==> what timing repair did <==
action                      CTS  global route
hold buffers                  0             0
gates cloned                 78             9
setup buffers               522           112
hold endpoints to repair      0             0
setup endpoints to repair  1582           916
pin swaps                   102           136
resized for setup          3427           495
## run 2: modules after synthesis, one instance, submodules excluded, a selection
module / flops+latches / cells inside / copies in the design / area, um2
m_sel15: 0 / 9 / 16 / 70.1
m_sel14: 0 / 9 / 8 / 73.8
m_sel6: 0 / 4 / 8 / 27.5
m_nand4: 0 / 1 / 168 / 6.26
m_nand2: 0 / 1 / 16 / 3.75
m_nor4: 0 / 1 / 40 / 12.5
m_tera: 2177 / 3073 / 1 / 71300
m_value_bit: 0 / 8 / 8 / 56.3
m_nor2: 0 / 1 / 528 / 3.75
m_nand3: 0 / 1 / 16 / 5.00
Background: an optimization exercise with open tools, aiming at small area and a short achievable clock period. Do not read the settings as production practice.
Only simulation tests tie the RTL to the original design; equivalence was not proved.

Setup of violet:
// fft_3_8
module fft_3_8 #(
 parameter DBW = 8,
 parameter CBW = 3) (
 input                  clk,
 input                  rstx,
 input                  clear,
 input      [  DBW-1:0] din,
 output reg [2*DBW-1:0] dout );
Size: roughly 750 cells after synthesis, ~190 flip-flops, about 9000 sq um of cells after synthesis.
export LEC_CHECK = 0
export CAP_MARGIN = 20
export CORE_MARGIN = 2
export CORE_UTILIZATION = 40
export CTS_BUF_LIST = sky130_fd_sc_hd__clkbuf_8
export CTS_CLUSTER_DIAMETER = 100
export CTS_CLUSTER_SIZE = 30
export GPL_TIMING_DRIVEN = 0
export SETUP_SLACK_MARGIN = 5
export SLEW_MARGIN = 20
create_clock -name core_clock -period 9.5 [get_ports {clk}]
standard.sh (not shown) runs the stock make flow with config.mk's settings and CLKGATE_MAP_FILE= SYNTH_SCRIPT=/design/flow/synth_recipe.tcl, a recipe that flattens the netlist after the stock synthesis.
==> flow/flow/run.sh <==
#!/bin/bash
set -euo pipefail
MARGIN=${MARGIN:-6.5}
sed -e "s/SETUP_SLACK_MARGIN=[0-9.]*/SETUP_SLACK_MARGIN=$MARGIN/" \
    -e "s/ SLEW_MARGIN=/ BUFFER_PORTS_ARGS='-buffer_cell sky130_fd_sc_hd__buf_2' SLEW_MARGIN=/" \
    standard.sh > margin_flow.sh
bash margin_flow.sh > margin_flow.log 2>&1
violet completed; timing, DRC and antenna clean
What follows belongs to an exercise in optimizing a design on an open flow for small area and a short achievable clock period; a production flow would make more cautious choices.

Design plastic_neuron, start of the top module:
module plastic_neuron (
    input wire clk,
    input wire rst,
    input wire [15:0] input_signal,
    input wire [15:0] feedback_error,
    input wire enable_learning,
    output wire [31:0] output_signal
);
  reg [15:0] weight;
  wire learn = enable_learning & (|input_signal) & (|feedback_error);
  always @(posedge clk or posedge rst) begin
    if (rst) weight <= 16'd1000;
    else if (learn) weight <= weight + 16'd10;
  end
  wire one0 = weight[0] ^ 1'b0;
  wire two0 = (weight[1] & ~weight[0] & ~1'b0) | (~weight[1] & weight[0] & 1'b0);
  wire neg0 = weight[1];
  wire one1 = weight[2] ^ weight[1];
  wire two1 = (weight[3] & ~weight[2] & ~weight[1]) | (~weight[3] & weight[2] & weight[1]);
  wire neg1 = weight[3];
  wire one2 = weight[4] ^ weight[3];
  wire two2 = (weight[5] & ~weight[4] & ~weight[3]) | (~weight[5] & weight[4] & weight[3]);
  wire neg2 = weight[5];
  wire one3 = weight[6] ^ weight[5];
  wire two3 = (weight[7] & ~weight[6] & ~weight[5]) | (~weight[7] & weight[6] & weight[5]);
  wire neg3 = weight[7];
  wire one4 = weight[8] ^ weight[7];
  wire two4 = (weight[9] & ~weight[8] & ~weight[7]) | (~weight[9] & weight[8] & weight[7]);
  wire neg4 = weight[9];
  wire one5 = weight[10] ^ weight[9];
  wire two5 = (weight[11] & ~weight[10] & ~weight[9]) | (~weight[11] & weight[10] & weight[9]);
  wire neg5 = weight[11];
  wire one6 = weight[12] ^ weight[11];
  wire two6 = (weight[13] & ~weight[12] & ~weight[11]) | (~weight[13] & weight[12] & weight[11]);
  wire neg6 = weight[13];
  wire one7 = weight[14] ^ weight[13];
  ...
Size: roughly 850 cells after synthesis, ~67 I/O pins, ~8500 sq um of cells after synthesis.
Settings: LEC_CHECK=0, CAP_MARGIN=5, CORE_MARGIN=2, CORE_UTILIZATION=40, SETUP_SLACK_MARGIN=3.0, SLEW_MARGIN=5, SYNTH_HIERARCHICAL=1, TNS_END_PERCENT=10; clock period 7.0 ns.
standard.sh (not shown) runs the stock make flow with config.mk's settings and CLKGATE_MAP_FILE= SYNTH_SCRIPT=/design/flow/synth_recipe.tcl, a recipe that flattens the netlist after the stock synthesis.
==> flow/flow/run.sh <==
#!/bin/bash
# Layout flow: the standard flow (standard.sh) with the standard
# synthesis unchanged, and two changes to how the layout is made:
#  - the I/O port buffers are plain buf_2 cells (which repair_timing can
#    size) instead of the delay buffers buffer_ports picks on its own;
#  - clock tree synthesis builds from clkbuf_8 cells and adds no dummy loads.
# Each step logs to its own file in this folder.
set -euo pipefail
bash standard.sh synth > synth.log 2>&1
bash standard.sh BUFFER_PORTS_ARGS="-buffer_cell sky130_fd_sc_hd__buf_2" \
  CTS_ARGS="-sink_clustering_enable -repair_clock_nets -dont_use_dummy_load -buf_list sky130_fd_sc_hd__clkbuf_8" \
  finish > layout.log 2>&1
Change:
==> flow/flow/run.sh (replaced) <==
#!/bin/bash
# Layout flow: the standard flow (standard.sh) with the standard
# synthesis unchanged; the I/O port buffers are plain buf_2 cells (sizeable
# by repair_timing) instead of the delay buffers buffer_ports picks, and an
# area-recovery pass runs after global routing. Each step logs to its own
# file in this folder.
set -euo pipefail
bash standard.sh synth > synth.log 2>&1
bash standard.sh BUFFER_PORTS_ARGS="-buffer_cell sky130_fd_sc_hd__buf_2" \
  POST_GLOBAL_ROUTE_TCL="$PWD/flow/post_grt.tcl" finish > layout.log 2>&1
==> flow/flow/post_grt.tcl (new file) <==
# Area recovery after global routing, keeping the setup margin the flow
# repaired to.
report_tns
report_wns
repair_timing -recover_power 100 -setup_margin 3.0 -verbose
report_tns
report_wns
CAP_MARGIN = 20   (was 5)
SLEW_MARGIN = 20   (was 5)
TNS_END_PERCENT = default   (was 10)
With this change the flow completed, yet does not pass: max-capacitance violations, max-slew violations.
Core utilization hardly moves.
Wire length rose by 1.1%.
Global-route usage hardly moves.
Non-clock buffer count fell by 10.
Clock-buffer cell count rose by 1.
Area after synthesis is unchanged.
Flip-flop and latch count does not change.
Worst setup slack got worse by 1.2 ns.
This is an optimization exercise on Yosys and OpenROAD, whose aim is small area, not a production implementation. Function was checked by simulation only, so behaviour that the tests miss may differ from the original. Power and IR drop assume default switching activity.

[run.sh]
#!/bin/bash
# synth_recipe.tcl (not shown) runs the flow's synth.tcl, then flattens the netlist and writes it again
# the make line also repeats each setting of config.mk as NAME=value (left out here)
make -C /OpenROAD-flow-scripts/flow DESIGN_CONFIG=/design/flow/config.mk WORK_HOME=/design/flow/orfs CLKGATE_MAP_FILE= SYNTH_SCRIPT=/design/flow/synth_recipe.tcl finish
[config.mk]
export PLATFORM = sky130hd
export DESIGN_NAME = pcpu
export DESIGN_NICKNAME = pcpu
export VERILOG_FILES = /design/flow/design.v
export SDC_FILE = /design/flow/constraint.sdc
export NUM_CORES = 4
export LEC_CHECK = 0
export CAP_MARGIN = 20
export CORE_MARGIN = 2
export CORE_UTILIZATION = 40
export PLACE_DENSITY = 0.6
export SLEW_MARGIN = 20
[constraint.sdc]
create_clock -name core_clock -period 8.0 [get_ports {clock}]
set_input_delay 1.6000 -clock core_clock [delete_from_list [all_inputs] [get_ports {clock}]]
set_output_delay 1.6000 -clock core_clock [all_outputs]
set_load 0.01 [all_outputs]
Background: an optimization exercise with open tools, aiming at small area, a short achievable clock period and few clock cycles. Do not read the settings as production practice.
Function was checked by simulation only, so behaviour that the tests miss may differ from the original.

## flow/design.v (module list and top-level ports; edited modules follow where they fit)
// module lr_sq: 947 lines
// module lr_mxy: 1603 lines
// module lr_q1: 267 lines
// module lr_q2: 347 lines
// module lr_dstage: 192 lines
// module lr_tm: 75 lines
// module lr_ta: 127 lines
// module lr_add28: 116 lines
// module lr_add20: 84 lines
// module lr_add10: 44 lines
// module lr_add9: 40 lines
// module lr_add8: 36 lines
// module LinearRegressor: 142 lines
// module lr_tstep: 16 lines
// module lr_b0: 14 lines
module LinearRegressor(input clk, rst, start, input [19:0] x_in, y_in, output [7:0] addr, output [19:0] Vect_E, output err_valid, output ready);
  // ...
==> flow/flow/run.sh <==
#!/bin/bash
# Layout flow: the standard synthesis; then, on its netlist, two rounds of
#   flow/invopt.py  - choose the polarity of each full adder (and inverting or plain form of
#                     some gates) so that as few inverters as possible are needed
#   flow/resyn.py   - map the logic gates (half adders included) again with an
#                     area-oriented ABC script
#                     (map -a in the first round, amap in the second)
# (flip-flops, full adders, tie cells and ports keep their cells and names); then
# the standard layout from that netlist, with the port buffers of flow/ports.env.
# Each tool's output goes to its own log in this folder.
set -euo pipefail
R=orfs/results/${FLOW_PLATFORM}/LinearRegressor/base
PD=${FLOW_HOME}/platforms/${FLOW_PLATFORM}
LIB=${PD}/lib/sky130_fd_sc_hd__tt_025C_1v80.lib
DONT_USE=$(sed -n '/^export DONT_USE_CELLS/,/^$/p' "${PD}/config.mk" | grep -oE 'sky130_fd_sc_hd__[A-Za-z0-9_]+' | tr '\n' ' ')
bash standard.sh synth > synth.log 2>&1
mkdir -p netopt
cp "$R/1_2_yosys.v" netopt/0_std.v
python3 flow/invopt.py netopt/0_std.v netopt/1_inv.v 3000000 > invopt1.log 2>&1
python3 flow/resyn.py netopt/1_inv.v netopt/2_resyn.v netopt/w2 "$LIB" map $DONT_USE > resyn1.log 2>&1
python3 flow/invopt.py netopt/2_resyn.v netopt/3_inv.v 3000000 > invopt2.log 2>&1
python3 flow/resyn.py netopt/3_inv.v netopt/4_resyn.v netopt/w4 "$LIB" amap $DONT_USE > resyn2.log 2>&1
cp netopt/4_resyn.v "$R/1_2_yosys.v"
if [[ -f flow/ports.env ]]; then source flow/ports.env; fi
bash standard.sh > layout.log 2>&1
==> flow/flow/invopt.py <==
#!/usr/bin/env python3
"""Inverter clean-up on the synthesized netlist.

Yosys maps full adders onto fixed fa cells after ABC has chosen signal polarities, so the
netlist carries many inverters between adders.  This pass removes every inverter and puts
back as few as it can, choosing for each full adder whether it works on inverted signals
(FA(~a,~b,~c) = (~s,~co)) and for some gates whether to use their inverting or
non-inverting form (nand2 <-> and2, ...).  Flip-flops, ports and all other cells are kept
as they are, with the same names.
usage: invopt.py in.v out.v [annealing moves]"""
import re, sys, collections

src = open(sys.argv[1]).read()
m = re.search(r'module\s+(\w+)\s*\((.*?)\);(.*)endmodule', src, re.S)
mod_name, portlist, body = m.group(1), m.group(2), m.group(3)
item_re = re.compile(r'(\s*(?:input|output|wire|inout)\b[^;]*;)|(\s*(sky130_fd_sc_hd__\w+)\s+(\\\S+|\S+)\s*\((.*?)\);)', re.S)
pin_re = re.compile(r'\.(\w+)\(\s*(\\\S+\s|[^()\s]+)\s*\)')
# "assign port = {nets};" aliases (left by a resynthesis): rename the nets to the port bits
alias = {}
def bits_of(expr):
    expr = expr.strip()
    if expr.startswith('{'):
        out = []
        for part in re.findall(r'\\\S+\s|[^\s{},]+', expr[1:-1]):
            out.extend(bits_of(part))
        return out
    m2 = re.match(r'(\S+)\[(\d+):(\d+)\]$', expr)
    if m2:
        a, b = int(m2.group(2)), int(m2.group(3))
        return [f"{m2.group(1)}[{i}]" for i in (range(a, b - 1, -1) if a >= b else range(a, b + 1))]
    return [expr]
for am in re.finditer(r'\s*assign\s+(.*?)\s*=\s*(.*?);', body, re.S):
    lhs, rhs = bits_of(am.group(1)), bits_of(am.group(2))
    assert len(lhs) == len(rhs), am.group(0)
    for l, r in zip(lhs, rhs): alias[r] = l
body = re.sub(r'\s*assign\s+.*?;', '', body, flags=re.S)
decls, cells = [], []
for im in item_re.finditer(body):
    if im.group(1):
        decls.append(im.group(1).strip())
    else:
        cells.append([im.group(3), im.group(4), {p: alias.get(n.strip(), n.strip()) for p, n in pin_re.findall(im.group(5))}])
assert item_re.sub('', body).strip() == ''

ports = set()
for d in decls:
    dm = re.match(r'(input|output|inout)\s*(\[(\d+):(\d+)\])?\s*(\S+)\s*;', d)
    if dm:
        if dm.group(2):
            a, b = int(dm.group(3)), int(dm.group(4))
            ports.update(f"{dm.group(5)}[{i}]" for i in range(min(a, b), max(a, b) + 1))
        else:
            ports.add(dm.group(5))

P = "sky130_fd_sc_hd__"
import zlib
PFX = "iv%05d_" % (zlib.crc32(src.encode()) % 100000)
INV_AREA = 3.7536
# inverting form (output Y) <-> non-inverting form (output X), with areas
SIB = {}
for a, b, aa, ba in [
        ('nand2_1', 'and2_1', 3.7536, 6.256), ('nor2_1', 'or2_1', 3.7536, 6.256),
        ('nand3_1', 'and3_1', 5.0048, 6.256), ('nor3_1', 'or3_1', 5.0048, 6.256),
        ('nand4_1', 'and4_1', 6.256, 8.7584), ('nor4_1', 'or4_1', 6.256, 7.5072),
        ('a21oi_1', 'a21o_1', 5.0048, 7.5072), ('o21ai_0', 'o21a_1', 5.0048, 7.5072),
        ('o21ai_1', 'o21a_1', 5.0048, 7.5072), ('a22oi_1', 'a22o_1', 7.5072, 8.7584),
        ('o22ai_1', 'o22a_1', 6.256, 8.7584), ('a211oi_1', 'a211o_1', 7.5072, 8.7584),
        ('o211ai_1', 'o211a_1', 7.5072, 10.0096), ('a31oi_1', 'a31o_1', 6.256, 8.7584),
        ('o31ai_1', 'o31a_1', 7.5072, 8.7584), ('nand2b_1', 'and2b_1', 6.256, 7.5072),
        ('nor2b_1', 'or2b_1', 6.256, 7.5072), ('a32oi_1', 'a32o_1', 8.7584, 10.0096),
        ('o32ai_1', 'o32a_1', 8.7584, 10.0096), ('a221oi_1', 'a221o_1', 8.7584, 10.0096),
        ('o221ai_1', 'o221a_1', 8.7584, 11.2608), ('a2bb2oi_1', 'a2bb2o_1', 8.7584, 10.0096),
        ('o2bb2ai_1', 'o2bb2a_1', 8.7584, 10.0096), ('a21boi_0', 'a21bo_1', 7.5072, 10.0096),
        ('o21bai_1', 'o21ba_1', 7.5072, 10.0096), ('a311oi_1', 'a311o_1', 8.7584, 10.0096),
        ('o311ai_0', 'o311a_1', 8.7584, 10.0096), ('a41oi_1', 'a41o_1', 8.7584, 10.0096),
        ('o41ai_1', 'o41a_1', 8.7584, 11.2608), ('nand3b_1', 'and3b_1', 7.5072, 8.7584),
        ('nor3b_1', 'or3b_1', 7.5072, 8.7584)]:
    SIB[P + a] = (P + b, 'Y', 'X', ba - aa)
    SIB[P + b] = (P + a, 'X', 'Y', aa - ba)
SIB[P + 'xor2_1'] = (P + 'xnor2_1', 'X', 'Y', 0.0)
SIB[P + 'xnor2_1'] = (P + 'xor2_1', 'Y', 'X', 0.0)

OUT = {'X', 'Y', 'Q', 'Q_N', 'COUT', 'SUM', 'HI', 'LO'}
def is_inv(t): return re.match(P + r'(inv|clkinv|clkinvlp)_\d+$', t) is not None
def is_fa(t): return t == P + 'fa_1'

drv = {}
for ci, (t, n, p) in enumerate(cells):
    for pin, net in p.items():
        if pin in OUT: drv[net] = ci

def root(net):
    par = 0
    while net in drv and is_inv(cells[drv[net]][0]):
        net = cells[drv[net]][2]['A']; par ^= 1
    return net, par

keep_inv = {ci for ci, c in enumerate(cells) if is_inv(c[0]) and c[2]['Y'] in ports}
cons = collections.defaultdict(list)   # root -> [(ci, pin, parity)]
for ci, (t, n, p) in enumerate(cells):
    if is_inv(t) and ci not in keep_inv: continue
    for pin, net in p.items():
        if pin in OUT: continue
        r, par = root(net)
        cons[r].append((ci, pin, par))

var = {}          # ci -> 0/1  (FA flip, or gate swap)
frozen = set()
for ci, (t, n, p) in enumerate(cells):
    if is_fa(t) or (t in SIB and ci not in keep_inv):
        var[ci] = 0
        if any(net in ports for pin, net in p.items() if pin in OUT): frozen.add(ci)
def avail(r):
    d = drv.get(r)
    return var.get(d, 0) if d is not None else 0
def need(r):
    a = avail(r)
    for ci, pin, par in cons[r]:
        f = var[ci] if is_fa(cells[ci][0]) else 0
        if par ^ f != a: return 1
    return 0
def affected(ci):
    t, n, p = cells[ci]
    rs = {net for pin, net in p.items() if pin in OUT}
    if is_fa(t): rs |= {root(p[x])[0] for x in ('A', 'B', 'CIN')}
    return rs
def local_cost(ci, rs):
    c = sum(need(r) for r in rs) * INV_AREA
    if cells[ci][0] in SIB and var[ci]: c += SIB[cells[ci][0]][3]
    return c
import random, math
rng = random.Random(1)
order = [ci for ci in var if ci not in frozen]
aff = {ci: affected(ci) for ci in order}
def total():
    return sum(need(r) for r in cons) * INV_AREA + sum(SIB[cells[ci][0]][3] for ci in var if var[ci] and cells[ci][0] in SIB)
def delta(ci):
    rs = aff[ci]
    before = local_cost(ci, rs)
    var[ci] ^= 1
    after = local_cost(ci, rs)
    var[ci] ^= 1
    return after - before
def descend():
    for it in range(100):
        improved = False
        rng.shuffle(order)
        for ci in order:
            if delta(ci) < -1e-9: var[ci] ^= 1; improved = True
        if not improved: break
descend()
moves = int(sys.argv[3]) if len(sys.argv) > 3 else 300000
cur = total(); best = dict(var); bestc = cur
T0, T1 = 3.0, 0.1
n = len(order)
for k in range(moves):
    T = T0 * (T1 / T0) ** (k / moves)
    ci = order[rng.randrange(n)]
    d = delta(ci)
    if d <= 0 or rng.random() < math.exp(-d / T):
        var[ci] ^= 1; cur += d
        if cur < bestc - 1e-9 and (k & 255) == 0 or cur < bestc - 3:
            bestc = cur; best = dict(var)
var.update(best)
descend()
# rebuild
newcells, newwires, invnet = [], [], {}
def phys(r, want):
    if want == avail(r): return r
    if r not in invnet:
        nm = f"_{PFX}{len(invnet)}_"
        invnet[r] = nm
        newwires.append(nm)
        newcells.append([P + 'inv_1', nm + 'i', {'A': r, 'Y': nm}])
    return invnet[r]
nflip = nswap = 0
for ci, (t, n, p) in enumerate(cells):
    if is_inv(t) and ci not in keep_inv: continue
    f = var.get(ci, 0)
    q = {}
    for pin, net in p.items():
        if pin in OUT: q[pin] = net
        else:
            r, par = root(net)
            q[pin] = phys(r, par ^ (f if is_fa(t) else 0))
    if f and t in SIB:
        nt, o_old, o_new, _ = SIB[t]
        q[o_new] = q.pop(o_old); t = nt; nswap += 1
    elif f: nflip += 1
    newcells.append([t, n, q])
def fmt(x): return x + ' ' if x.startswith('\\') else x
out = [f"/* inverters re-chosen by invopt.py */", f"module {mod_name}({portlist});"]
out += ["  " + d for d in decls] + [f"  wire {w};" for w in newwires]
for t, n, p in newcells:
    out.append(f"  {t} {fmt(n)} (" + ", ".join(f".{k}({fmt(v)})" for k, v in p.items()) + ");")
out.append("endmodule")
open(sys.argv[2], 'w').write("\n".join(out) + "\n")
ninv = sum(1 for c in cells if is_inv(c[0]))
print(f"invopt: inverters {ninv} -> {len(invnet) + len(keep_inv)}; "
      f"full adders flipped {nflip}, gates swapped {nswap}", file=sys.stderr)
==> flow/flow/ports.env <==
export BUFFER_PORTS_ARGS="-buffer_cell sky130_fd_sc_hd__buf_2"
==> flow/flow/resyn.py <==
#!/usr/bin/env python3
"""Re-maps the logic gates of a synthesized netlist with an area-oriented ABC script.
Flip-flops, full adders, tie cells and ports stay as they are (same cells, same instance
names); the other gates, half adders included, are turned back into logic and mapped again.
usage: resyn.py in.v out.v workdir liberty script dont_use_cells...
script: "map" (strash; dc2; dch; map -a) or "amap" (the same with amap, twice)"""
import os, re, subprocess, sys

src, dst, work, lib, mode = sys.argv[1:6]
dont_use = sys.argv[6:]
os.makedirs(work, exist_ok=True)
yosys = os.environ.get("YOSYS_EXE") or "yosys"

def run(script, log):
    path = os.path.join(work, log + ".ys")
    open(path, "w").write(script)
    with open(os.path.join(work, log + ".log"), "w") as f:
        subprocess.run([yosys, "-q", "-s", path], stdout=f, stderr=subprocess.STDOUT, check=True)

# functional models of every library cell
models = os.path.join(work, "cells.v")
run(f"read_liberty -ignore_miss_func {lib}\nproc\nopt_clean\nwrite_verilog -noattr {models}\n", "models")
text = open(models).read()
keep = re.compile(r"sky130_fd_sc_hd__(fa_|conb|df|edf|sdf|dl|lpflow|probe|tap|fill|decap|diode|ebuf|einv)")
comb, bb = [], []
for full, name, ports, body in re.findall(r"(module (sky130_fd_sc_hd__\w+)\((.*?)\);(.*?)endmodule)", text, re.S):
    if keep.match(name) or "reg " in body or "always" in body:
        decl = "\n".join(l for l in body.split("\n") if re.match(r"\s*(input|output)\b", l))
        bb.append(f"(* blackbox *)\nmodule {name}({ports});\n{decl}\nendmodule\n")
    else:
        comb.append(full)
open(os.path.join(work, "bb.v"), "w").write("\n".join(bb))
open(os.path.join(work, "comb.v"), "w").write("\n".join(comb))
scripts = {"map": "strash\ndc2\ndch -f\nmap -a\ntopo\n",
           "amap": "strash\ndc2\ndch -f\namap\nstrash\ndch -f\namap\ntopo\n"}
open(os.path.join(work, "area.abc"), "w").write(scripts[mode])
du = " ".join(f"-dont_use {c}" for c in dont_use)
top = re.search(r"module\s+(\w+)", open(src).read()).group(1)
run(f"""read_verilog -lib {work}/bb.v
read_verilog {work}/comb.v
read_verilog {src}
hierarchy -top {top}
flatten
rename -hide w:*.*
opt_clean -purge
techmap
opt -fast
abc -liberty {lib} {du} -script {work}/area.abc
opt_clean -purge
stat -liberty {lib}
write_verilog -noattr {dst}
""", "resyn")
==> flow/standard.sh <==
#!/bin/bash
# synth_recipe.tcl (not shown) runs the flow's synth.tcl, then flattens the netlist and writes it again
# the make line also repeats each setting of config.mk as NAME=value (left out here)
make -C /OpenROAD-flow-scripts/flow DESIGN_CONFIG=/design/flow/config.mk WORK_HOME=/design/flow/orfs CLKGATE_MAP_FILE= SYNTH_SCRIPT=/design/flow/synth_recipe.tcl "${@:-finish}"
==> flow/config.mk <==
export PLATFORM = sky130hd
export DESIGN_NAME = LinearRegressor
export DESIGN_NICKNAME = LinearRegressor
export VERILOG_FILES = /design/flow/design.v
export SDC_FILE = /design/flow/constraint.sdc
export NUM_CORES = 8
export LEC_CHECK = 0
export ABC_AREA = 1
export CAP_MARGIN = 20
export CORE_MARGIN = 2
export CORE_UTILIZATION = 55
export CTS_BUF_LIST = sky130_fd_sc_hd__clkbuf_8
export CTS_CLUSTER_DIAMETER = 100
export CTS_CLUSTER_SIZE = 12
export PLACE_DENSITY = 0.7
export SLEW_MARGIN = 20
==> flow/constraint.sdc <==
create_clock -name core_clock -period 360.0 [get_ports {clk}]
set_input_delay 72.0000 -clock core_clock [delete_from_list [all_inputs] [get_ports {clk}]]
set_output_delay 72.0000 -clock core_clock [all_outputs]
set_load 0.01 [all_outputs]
**********
▸ **What to produce**
Return only the lines from the beginning of the material up to and including the line with "## run 2: modules", exactly as written.

▸ **Your response**
==> what timing repair did <==
action                      CTS  global route
hold buffers                  0             0
gates cloned                 78             9
setup buffers               522           112
hold endpoints to repair      0             0
setup endpoints to repair  1582           916
pin swaps                   102           136
resized for setup          3427           495
## run 2: modules after synthesis, one instance, submodules excluded, a selection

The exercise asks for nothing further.